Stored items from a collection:
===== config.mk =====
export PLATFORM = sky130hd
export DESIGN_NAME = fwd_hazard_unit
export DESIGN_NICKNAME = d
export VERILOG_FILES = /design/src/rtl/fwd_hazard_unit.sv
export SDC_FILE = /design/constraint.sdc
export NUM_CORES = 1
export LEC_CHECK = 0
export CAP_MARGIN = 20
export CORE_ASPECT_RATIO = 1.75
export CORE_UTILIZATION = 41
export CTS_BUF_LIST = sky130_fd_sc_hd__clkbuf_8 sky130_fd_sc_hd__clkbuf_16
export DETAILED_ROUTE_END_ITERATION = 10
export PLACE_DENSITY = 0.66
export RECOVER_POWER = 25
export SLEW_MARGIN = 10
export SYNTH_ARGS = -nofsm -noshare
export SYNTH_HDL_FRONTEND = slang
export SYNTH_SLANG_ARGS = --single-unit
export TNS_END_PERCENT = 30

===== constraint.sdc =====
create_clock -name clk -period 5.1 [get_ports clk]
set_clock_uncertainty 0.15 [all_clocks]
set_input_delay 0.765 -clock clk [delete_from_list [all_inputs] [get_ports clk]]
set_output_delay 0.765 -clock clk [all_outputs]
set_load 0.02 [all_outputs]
* * *
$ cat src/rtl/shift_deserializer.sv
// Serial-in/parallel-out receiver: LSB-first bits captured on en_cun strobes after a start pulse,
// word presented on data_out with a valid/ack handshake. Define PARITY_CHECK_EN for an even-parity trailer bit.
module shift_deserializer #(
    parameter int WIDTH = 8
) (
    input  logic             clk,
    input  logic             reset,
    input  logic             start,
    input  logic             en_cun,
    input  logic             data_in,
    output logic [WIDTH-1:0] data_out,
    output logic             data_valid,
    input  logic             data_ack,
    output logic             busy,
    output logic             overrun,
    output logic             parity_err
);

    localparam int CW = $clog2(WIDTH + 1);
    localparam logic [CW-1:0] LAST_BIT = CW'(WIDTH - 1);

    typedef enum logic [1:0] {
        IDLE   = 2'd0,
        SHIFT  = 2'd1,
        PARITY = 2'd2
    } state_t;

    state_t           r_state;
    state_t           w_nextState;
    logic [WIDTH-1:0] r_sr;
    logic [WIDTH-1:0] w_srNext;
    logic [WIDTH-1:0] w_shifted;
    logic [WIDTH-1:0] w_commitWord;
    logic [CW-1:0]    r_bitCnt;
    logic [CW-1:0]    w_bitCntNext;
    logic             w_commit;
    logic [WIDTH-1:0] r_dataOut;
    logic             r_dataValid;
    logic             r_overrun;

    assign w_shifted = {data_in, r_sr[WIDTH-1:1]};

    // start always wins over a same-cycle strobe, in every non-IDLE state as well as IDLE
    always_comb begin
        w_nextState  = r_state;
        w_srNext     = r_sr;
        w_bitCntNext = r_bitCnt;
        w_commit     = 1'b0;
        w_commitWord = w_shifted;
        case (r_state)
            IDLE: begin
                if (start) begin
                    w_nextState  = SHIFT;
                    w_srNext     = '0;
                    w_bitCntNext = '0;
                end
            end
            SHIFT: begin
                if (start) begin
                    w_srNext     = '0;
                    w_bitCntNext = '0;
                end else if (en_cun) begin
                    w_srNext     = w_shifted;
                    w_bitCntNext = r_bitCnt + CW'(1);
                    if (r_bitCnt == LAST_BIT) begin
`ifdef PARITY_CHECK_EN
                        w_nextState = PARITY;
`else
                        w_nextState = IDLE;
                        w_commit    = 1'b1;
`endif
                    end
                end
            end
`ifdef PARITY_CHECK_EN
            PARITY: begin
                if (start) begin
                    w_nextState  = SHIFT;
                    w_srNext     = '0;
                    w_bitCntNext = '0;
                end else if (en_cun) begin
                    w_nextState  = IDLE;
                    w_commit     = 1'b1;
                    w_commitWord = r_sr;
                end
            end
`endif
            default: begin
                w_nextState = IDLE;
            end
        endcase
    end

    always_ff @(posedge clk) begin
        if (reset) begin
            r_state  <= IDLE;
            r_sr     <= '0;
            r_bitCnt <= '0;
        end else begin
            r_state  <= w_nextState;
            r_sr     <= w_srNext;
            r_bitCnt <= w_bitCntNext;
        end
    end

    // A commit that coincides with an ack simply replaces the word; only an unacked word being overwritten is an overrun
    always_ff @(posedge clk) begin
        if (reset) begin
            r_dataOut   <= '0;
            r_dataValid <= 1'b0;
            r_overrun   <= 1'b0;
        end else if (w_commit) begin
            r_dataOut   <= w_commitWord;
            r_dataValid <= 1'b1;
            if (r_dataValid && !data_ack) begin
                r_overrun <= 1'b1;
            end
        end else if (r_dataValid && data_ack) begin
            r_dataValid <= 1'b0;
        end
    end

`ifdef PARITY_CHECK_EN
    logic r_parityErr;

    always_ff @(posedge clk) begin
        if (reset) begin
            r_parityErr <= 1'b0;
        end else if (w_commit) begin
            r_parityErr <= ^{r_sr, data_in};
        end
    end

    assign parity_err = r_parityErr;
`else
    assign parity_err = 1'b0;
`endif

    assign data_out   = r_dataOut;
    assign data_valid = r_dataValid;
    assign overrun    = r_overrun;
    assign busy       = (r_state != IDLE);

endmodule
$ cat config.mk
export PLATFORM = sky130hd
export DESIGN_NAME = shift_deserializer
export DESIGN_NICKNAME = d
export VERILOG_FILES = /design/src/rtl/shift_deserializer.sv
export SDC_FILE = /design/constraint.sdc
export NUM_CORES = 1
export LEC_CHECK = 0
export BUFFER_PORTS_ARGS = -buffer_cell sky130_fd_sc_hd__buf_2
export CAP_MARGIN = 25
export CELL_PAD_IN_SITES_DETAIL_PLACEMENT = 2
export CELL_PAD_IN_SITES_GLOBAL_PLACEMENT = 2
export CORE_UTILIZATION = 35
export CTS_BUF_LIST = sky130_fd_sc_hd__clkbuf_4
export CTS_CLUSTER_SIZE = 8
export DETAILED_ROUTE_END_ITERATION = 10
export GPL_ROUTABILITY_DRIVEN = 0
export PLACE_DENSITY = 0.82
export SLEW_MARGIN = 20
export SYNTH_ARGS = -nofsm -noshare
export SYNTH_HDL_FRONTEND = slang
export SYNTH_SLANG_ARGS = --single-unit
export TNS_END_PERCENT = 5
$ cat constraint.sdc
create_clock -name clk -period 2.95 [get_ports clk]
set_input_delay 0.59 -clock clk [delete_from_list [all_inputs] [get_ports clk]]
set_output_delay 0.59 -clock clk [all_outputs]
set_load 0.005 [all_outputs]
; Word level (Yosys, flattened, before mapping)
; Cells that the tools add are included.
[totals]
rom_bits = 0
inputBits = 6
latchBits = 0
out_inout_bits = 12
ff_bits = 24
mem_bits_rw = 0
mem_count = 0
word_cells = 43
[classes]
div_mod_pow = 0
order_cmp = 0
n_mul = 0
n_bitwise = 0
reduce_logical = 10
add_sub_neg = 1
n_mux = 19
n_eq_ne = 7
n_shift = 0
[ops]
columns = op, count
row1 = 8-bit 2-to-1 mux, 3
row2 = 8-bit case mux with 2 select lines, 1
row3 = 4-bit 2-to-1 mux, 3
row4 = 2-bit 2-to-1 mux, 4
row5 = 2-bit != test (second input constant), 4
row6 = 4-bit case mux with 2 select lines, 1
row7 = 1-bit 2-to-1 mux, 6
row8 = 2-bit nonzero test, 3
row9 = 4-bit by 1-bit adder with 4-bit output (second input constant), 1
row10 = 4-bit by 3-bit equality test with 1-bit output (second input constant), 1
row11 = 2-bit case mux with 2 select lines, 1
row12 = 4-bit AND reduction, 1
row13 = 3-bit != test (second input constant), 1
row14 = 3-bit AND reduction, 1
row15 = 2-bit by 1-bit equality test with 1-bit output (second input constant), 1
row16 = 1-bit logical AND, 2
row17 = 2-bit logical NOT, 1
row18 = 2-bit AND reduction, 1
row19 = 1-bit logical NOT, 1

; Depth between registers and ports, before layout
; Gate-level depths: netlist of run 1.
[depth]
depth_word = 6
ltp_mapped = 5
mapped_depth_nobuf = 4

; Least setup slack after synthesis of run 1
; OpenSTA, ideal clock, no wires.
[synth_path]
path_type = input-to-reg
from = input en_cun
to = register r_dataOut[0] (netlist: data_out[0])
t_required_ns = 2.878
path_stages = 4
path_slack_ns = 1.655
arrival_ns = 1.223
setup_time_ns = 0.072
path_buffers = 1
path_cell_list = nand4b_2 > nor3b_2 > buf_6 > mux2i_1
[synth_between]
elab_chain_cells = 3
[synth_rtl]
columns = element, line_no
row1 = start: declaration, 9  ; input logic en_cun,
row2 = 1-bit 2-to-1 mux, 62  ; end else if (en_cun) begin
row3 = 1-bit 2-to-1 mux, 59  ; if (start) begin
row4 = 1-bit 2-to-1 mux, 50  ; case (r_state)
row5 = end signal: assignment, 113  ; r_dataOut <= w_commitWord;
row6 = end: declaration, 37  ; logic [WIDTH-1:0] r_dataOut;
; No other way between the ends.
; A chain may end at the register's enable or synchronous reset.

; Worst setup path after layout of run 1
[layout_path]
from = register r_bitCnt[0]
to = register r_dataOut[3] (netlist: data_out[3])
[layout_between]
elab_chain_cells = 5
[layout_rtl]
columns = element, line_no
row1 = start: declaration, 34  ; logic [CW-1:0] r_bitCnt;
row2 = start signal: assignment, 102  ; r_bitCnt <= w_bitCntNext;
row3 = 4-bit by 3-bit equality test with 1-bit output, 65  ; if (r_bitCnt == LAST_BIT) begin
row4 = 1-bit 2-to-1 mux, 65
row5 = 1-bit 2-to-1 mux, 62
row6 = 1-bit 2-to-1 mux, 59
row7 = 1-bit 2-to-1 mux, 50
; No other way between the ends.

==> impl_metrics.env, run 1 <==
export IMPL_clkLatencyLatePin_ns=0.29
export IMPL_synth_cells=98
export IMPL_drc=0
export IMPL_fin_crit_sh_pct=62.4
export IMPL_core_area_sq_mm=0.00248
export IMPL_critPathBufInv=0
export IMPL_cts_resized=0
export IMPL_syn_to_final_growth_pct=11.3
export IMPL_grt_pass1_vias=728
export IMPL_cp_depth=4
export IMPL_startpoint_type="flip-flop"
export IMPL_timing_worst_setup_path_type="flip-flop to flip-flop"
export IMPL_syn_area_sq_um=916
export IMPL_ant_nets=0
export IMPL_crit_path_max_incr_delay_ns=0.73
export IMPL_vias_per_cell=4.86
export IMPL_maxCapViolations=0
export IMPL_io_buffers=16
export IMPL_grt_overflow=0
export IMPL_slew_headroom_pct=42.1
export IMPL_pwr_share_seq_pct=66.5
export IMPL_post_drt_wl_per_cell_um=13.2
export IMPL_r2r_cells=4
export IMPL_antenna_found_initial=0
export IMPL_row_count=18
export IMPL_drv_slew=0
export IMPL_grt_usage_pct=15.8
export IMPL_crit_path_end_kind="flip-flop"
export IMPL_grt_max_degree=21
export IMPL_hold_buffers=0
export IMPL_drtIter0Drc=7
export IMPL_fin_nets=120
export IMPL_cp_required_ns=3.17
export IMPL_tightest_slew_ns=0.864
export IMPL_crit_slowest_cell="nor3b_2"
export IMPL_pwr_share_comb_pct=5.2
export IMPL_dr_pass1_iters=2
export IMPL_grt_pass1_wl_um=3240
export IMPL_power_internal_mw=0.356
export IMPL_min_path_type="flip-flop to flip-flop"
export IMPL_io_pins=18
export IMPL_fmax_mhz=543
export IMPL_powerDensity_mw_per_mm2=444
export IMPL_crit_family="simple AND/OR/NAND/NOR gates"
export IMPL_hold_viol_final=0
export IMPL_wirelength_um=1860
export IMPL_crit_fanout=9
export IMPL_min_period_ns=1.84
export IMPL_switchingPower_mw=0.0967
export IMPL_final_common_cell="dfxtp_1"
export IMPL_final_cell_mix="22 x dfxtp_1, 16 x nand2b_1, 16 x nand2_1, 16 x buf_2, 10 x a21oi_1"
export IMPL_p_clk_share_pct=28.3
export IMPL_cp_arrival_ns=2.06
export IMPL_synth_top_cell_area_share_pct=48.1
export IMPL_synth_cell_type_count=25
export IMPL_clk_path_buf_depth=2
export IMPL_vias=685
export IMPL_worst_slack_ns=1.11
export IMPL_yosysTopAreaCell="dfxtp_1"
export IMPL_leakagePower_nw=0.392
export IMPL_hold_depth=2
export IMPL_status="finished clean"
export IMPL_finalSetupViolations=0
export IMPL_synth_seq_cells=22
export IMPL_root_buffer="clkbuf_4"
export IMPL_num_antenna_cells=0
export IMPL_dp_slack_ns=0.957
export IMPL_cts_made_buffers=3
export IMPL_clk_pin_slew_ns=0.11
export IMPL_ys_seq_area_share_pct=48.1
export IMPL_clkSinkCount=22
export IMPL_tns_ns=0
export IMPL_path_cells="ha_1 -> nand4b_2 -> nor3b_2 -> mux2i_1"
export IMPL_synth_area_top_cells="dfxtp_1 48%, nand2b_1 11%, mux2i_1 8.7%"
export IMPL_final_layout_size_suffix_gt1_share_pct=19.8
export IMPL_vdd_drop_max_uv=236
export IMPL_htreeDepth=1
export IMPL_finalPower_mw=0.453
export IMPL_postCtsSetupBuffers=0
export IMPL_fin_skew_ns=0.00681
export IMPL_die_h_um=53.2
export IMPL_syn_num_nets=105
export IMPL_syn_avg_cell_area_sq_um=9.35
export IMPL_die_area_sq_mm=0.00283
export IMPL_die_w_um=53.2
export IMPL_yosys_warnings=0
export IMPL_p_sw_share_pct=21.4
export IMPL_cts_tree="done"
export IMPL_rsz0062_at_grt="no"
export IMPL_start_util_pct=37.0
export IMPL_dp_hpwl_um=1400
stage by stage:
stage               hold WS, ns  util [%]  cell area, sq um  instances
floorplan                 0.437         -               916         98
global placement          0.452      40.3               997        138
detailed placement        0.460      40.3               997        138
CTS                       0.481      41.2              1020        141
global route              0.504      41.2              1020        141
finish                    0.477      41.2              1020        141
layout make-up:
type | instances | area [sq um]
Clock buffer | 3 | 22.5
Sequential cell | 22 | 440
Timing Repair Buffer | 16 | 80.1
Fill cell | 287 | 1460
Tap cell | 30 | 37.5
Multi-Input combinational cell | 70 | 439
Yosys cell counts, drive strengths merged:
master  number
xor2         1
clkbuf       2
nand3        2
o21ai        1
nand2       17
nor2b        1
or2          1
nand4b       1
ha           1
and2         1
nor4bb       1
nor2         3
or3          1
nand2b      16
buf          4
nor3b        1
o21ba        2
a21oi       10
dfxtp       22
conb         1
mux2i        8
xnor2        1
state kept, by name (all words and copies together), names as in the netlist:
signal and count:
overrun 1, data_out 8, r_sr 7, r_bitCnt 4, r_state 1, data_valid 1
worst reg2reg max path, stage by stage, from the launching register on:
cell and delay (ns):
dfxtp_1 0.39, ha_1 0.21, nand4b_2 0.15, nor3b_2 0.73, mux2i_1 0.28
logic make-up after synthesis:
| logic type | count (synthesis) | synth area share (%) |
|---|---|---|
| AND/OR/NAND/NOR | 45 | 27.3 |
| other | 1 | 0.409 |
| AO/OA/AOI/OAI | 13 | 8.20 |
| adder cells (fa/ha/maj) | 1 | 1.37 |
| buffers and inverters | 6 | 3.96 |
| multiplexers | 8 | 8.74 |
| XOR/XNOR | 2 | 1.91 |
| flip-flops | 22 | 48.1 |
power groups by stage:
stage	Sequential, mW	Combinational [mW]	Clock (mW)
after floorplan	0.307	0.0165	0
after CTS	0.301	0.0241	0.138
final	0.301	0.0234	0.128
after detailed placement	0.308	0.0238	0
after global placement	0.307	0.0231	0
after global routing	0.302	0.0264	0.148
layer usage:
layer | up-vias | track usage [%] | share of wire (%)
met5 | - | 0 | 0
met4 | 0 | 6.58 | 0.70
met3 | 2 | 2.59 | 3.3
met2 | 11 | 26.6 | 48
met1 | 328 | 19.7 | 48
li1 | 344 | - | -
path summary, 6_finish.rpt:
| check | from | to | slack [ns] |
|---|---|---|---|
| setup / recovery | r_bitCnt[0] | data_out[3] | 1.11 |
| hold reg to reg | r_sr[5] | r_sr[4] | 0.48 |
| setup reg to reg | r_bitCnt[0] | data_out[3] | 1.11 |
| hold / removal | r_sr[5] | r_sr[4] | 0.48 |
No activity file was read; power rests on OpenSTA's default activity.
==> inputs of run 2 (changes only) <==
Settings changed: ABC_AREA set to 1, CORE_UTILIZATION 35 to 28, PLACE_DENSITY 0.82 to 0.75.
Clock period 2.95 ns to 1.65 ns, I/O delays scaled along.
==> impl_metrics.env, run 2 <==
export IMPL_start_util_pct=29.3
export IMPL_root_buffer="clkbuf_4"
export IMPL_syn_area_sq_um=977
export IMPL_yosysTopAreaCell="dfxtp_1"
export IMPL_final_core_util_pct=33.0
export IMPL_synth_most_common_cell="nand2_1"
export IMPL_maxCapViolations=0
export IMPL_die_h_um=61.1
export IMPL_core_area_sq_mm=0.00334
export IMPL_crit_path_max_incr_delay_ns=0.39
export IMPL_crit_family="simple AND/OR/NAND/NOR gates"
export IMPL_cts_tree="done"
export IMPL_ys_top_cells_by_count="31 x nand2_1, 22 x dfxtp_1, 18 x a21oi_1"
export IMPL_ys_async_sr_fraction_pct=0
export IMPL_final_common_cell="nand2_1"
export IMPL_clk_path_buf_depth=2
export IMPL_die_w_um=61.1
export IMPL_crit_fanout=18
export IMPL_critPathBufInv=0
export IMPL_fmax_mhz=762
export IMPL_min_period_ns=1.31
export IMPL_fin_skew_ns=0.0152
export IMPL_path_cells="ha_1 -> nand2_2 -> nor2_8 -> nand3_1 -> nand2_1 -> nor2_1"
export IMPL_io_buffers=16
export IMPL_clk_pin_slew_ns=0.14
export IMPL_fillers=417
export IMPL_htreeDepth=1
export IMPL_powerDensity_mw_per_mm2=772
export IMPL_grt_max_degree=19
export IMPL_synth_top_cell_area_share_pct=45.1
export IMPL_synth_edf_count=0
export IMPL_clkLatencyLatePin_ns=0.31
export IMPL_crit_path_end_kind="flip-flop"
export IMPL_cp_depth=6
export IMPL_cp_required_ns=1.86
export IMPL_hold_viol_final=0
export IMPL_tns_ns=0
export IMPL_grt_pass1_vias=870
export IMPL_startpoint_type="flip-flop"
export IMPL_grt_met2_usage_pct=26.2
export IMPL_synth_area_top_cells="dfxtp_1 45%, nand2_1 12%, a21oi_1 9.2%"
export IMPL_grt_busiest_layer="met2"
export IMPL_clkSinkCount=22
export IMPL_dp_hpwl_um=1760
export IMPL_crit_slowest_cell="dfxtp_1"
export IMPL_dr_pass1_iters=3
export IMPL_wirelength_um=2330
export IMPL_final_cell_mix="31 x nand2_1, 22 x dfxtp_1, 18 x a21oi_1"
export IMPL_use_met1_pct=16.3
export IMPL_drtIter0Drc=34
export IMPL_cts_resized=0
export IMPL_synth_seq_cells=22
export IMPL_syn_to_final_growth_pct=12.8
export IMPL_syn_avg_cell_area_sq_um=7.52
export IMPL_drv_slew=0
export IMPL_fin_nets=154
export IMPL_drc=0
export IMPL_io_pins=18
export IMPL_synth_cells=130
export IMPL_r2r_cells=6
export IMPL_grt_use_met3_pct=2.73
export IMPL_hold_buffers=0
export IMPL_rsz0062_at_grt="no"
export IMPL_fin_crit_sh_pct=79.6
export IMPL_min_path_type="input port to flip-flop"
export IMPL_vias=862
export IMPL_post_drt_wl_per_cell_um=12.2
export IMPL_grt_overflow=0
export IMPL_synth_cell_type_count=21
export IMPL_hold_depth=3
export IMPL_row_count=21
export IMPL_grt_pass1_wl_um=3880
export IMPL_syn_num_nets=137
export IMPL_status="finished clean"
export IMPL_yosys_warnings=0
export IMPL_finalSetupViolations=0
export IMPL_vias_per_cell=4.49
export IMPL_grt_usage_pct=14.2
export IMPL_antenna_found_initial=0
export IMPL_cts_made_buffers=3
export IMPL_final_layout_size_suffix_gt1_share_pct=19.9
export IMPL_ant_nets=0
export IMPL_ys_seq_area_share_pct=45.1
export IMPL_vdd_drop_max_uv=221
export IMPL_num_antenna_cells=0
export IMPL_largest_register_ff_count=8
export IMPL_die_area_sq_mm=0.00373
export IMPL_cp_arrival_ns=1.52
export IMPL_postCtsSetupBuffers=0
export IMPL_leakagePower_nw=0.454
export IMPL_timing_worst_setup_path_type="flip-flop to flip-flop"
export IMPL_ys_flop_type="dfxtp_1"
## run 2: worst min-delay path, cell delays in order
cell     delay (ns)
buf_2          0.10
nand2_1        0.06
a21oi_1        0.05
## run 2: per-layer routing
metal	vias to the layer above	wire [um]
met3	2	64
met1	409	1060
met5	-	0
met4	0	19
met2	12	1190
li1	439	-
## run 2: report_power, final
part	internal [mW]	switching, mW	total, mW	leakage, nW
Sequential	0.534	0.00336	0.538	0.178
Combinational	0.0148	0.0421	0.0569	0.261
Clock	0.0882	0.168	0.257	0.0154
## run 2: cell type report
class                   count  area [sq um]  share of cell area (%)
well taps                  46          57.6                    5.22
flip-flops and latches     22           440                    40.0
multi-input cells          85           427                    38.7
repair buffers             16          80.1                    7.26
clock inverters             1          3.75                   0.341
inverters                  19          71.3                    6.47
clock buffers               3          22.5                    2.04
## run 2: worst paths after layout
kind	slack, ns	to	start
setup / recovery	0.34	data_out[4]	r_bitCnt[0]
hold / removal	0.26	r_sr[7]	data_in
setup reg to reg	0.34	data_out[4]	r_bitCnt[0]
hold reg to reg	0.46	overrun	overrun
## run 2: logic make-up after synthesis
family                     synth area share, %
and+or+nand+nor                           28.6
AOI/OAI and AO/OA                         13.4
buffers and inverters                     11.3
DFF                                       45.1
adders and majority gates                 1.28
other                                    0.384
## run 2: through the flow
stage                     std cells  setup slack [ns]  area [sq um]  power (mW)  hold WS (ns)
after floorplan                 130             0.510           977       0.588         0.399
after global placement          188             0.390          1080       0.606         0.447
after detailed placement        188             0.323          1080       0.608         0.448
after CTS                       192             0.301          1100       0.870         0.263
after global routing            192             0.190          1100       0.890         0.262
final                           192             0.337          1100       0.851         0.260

**Problem:**
From the entries above, extract only the lines running from the one containing "export IMPL_r2r_cells=4" through the one containing "export IMPL_clk_pin_slew_ns=0.11", inclusive.

**Output of the task:**
export IMPL_r2r_cells=4
export IMPL_antenna_found_initial=0
export IMPL_row_count=18
export IMPL_drv_slew=0
export IMPL_grt_usage_pct=15.8
export IMPL_crit_path_end_kind="flip-flop"
export IMPL_grt_max_degree=21
export IMPL_hold_buffers=0
export IMPL_drtIter0Drc=7
export IMPL_fin_nets=120
export IMPL_cp_required_ns=3.17
export IMPL_tightest_slew_ns=0.864
export IMPL_crit_slowest_cell="nor3b_2"
export IMPL_pwr_share_comb_pct=5.2
export IMPL_dr_pass1_iters=2
export IMPL_grt_pass1_wl_um=3240
export IMPL_power_internal_mw=0.356
export IMPL_min_path_type="flip-flop to flip-flop"
export IMPL_io_pins=18
export IMPL_fmax_mhz=543
export IMPL_powerDensity_mw_per_mm2=444
export IMPL_crit_family="simple AND/OR/NAND/NOR gates"
export IMPL_hold_viol_final=0
export IMPL_wirelength_um=1860
export IMPL_crit_fanout=9
export IMPL_min_period_ns=1.84
export IMPL_switchingPower_mw=0.0967
export IMPL_final_common_cell="dfxtp_1"
export IMPL_final_cell_mix="22 x dfxtp_1, 16 x nand2b_1, 16 x nand2_1, 16 x buf_2, 10 x a21oi_1"
export IMPL_p_clk_share_pct=28.3
export IMPL_cp_arrival_ns=2.06
export IMPL_synth_top_cell_area_share_pct=48.1
export IMPL_synth_cell_type_count=25
export IMPL_clk_path_buf_depth=2
export IMPL_vias=685
export IMPL_worst_slack_ns=1.11
export IMPL_yosysTopAreaCell="dfxtp_1"
export IMPL_leakagePower_nw=0.392
export IMPL_hold_depth=2
export IMPL_status="finished clean"
export IMPL_finalSetupViolations=0
export IMPL_synth_seq_cells=22
export IMPL_root_buffer="clkbuf_4"
export IMPL_num_antenna_cells=0
export IMPL_dp_slack_ns=0.957
export IMPL_cts_made_buffers=3
export IMPL_clk_pin_slew_ns=0.11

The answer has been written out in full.